(Dataset entries)
Start of Block

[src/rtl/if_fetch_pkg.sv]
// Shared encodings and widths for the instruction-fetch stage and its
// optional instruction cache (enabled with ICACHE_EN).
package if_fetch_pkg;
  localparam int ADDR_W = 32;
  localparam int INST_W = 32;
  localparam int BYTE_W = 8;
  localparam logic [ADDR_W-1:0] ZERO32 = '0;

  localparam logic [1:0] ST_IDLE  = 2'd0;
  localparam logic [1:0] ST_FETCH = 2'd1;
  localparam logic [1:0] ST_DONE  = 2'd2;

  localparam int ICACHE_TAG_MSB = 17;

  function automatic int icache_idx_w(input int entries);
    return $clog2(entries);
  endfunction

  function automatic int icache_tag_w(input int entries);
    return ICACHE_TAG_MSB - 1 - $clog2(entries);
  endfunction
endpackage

End of Block
Start of Block

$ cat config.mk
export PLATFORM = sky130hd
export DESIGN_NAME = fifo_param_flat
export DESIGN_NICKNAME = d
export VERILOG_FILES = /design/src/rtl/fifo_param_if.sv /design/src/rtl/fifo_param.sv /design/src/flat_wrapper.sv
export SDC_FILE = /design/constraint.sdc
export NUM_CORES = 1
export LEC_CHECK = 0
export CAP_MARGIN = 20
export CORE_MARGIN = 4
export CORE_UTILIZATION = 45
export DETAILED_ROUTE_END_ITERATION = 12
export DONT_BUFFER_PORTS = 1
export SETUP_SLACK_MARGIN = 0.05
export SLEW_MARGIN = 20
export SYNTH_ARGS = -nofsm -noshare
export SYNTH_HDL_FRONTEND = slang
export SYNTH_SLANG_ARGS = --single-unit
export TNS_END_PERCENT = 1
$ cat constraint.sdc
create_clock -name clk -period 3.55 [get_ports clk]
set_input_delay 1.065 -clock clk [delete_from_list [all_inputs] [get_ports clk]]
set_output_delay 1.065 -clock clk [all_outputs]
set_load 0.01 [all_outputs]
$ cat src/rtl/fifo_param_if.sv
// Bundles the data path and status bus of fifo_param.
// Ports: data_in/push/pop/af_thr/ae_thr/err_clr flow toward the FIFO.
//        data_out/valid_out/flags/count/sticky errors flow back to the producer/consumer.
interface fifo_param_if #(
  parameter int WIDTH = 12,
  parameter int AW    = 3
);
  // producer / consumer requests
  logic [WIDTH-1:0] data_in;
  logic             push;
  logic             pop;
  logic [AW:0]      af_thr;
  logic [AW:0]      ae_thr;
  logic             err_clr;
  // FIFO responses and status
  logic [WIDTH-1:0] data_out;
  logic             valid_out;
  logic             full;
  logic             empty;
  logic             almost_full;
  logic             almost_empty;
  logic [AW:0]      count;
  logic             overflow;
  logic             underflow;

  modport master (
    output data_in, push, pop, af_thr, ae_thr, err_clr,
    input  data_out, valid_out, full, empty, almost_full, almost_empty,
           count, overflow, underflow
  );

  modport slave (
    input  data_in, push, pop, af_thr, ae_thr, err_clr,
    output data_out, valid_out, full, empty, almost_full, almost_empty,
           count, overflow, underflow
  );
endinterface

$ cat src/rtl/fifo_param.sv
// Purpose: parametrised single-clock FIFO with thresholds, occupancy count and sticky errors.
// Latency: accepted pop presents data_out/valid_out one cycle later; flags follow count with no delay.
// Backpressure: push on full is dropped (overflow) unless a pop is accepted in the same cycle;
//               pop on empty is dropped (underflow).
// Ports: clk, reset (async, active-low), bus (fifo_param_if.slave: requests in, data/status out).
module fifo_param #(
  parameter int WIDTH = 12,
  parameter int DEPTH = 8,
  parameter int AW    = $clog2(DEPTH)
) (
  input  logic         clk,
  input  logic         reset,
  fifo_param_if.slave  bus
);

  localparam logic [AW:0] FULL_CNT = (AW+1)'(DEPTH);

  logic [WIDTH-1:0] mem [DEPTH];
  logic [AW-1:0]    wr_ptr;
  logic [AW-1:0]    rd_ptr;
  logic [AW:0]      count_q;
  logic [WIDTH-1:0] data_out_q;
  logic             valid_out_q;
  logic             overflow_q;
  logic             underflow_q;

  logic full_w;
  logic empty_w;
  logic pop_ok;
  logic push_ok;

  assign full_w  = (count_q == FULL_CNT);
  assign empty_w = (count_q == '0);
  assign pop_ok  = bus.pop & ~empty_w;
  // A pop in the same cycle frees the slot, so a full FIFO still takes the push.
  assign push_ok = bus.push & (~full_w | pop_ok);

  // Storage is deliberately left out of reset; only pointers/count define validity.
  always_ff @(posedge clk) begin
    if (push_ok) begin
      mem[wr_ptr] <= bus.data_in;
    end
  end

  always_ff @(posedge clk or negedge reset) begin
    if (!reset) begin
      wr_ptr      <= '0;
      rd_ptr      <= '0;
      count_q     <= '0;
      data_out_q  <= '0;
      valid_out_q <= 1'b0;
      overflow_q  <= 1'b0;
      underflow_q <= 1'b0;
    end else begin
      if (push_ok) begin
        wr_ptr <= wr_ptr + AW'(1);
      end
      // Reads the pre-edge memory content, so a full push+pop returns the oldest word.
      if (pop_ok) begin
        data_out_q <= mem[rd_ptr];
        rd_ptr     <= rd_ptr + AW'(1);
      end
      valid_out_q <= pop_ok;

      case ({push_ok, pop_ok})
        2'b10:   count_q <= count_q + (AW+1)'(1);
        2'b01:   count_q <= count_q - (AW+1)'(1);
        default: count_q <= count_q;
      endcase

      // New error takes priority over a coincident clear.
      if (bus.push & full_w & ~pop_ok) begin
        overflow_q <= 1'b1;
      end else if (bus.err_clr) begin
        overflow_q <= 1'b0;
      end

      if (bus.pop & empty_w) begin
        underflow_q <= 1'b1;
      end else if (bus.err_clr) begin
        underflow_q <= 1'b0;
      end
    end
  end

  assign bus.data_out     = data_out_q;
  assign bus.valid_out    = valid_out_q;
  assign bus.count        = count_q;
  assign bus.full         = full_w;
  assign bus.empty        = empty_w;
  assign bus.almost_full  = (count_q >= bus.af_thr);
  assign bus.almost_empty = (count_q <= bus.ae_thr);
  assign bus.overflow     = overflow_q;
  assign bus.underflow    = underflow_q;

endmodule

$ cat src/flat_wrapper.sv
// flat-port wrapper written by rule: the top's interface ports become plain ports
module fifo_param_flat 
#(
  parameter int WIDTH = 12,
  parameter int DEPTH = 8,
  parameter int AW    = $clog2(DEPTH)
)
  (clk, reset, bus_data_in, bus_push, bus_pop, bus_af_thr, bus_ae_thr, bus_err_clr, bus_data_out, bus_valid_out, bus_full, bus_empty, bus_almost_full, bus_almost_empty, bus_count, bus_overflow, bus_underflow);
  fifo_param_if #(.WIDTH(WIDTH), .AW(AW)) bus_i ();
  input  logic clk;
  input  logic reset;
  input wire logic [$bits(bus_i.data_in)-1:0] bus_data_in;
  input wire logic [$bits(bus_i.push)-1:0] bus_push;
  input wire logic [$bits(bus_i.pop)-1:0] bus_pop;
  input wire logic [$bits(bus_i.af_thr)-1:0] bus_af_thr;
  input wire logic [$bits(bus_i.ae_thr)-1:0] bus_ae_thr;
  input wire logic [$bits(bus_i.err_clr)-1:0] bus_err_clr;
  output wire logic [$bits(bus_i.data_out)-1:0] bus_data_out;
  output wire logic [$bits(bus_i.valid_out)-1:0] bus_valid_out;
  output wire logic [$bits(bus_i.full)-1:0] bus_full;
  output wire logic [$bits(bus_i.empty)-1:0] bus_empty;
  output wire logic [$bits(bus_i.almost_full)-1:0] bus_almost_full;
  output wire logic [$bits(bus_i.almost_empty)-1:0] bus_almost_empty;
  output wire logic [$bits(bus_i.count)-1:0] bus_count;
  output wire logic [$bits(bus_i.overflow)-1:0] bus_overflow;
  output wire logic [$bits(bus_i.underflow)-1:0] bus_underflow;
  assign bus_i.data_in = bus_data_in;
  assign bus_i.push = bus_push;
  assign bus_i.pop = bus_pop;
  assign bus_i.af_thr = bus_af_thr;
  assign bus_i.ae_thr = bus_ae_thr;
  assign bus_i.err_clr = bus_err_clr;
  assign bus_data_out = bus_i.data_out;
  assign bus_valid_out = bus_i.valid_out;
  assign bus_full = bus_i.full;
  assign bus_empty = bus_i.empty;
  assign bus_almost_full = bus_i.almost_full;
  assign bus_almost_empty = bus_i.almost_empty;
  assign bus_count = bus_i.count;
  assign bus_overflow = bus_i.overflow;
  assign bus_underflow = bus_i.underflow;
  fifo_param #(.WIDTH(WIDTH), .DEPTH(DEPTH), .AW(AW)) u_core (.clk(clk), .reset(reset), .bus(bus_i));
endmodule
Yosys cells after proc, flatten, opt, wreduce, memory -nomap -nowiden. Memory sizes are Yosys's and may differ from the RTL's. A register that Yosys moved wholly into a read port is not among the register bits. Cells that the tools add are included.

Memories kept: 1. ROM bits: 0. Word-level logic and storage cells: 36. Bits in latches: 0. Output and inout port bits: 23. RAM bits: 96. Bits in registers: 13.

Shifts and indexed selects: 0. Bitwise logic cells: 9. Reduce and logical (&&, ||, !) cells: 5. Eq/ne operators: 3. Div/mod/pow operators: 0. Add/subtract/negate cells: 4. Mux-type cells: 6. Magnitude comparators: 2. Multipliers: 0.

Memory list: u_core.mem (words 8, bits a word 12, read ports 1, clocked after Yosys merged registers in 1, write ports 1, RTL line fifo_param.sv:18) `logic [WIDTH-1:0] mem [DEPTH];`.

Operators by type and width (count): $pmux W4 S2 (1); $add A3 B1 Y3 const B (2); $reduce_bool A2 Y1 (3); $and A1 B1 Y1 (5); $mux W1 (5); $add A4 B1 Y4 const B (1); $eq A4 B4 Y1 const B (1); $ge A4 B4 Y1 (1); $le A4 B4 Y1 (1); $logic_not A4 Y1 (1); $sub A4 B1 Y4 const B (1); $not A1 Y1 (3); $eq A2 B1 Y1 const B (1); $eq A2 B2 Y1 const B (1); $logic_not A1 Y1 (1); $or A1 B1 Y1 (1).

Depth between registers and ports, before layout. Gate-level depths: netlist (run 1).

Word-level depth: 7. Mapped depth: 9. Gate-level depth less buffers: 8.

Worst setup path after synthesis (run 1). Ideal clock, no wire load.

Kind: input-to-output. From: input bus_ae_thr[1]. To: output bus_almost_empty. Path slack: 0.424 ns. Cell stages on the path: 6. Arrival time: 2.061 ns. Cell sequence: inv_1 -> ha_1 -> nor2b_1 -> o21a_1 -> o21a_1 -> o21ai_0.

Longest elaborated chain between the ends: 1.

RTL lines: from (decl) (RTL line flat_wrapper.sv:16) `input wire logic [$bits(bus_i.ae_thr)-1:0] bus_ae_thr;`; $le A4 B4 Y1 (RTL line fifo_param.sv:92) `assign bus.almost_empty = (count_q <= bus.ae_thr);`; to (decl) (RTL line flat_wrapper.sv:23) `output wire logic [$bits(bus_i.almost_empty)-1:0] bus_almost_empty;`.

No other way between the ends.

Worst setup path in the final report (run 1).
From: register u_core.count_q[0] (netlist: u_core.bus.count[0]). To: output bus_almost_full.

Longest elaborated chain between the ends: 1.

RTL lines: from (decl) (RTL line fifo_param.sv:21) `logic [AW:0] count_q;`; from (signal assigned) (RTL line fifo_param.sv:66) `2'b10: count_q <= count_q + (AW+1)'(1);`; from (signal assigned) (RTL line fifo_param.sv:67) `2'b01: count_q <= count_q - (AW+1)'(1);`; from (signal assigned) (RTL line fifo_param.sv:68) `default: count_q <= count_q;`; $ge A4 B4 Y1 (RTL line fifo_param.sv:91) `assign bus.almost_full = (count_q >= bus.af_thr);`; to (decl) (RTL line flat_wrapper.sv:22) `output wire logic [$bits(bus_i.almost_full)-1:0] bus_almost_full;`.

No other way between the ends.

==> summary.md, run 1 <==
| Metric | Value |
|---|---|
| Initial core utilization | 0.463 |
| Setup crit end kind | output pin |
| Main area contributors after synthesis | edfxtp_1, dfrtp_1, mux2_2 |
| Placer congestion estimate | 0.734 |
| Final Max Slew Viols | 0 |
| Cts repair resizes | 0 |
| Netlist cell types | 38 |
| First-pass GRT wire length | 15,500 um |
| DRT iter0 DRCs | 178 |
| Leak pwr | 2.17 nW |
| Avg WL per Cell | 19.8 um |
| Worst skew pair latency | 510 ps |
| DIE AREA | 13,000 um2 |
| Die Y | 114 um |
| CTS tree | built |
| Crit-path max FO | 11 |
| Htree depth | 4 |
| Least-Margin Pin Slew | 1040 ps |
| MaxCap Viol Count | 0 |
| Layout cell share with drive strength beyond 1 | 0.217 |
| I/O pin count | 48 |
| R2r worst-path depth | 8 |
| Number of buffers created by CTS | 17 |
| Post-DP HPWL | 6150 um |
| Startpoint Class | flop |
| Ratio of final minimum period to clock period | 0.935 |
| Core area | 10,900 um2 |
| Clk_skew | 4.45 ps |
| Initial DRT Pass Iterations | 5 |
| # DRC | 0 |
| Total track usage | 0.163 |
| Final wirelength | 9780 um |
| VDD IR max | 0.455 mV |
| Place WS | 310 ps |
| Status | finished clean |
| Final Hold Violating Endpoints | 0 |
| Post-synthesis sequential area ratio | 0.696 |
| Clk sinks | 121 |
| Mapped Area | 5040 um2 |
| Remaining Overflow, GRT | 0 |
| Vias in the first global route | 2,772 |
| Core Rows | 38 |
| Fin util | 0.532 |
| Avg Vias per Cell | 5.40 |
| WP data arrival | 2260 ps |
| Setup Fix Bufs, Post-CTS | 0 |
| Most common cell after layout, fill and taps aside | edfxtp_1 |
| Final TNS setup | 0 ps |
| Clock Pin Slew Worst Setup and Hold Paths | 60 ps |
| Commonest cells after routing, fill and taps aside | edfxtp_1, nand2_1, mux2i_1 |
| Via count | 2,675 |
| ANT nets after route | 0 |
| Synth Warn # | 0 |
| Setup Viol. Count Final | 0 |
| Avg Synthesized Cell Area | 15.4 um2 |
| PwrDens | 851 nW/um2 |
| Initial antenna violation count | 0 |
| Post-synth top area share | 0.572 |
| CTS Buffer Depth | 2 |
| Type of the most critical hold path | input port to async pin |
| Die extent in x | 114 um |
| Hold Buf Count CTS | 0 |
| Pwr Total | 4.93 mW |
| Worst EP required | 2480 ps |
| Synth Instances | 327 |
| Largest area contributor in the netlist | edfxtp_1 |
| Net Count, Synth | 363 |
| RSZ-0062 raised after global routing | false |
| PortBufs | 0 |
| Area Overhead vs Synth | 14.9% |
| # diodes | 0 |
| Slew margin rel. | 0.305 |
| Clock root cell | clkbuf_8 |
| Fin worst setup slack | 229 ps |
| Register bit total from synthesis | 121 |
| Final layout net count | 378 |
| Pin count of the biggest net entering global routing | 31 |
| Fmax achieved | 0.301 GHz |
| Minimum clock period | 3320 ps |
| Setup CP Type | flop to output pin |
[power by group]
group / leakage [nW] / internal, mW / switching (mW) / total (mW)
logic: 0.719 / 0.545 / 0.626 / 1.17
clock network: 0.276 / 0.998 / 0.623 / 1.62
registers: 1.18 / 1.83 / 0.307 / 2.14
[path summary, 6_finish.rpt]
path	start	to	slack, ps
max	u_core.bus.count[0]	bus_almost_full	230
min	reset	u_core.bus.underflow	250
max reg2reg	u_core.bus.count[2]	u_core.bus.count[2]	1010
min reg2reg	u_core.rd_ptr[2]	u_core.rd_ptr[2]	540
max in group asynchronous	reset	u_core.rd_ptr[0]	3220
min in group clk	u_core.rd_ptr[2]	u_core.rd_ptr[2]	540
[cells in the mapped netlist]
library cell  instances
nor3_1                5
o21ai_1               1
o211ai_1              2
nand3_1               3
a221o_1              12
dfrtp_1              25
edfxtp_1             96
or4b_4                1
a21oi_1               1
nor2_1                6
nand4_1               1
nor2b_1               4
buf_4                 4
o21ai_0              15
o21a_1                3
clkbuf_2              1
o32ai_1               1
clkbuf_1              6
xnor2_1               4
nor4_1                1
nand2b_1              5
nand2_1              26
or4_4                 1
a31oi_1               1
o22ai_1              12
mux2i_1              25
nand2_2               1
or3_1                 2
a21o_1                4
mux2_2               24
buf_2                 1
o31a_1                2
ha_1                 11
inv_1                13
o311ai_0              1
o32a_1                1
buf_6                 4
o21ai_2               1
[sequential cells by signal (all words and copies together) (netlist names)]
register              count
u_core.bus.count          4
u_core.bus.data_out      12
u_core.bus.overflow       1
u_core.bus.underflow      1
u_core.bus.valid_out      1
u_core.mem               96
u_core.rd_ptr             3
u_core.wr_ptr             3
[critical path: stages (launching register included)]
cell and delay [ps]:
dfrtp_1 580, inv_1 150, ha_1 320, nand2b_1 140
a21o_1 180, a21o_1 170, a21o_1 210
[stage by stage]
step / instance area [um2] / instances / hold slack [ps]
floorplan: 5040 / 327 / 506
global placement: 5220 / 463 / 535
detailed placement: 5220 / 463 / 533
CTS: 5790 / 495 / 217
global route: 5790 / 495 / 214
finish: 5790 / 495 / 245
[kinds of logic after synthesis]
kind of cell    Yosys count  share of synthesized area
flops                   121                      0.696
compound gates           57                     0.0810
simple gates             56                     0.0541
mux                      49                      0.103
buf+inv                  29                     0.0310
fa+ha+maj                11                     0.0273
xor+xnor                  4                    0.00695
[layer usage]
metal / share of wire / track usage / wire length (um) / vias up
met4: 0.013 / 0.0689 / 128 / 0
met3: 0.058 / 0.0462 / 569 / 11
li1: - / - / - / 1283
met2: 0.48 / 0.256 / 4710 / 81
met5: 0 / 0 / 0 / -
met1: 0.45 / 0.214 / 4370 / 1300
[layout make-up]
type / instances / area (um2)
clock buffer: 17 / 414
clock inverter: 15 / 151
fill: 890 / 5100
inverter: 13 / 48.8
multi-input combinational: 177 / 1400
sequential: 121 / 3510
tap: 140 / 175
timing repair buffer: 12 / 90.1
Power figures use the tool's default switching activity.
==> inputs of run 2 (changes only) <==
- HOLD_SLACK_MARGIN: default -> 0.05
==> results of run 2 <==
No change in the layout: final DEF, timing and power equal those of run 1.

End of Block
Start of Block

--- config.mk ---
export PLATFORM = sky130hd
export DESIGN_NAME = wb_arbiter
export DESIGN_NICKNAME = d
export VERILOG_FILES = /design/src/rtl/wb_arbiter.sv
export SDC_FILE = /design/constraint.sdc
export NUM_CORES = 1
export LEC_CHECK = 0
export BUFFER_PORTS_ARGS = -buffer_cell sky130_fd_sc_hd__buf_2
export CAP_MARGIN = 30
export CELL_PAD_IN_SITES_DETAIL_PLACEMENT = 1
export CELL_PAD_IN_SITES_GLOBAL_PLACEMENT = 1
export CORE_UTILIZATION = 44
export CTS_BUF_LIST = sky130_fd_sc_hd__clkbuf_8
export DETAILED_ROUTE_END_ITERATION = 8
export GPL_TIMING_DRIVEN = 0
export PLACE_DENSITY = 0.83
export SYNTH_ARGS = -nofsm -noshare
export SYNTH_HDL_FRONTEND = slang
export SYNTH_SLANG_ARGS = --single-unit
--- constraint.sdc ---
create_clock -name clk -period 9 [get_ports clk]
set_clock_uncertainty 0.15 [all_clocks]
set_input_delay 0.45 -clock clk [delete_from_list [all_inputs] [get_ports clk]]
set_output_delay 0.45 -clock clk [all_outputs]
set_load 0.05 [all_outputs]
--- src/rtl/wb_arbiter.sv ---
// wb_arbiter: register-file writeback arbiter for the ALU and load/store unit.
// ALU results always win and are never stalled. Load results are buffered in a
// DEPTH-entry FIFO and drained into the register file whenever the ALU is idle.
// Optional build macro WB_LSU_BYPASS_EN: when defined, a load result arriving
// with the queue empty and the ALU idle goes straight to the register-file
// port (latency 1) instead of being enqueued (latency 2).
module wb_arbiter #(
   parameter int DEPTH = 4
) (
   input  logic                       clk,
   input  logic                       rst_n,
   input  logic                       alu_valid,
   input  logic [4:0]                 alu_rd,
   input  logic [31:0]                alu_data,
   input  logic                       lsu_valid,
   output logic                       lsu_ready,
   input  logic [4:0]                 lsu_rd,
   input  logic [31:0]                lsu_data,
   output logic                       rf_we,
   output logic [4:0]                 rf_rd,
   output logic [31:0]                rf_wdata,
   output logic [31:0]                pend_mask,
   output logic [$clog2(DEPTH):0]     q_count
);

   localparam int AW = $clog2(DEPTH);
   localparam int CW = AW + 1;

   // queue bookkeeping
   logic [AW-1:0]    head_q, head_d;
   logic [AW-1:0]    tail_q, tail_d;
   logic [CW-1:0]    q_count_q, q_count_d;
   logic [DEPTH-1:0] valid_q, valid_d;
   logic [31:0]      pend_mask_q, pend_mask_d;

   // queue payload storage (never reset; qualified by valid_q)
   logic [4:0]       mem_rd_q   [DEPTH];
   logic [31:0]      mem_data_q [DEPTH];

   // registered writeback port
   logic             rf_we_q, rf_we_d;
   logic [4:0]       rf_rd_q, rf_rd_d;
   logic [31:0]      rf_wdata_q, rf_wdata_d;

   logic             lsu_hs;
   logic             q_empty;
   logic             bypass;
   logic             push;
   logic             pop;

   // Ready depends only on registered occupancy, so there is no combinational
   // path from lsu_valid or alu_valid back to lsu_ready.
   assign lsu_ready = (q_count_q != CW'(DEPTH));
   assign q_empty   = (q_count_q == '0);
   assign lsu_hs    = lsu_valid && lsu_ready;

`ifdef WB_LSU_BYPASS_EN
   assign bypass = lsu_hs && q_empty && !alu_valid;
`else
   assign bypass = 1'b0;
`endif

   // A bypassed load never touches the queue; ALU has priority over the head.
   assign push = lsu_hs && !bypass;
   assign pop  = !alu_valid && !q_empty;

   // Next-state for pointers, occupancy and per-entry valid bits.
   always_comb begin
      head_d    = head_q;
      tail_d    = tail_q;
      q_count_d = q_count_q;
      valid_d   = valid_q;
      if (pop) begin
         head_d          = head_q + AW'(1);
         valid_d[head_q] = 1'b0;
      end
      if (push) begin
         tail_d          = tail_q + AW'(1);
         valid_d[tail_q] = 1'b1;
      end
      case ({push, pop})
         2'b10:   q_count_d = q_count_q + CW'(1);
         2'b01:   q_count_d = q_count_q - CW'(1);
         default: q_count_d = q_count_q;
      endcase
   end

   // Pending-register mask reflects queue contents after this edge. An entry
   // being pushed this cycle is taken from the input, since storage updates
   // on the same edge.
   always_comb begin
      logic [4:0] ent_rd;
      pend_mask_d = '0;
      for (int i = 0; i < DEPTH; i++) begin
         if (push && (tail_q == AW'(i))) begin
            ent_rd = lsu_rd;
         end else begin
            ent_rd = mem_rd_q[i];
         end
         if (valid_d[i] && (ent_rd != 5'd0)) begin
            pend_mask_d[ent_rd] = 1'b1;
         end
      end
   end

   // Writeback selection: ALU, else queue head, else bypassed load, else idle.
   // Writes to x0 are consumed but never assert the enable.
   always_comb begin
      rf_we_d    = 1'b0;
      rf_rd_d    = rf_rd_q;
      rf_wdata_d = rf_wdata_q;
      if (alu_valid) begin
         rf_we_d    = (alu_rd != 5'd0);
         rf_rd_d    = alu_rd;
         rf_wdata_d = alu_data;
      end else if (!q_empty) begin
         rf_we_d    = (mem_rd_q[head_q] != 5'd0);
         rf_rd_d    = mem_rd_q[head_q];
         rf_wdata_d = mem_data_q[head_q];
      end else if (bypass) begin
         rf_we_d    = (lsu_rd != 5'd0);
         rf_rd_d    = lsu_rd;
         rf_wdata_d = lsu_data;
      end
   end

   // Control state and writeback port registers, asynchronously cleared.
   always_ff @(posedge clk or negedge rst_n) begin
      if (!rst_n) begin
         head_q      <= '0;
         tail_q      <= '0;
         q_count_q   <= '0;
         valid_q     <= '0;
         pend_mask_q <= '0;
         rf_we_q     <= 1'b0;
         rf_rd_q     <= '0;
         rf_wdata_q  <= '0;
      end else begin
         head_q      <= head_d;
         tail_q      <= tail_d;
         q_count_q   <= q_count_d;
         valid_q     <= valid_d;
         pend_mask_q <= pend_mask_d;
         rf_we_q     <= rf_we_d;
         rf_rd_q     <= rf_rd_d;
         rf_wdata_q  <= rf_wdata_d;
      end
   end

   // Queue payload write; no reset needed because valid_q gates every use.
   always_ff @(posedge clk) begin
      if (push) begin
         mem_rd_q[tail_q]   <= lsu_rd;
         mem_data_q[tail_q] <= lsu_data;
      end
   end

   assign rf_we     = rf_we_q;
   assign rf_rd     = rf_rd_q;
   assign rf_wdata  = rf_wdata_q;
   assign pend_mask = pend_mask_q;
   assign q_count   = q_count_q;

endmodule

End of Block

**YOUR OBJECTIVE**
Output the lines of the records above exactly as they appear, from the line containing "15,500 um |" through the line containing "usage | 0.163 |".

**ANSWER TO THIS TASK**
| First-pass GRT wire length | 15,500 um |
| DRT iter0 DRCs | 178 |
| Leak pwr | 2.17 nW |
| Avg WL per Cell | 19.8 um |
| Worst skew pair latency | 510 ps |
| DIE AREA | 13,000 um2 |
| Die Y | 114 um |
| CTS tree | built |
| Crit-path max FO | 11 |
| Htree depth | 4 |
| Least-Margin Pin Slew | 1040 ps |
| MaxCap Viol Count | 0 |
| Layout cell share with drive strength beyond 1 | 0.217 |
| I/O pin count | 48 |
| R2r worst-path depth | 8 |
| Number of buffers created by CTS | 17 |
| Post-DP HPWL | 6150 um |
| Startpoint Class | flop |
| Ratio of final minimum period to clock period | 0.935 |
| Core area | 10,900 um2 |
| Clk_skew | 4.45 ps |
| Initial DRT Pass Iterations | 5 |
| # DRC | 0 |
| Total track usage | 0.163 |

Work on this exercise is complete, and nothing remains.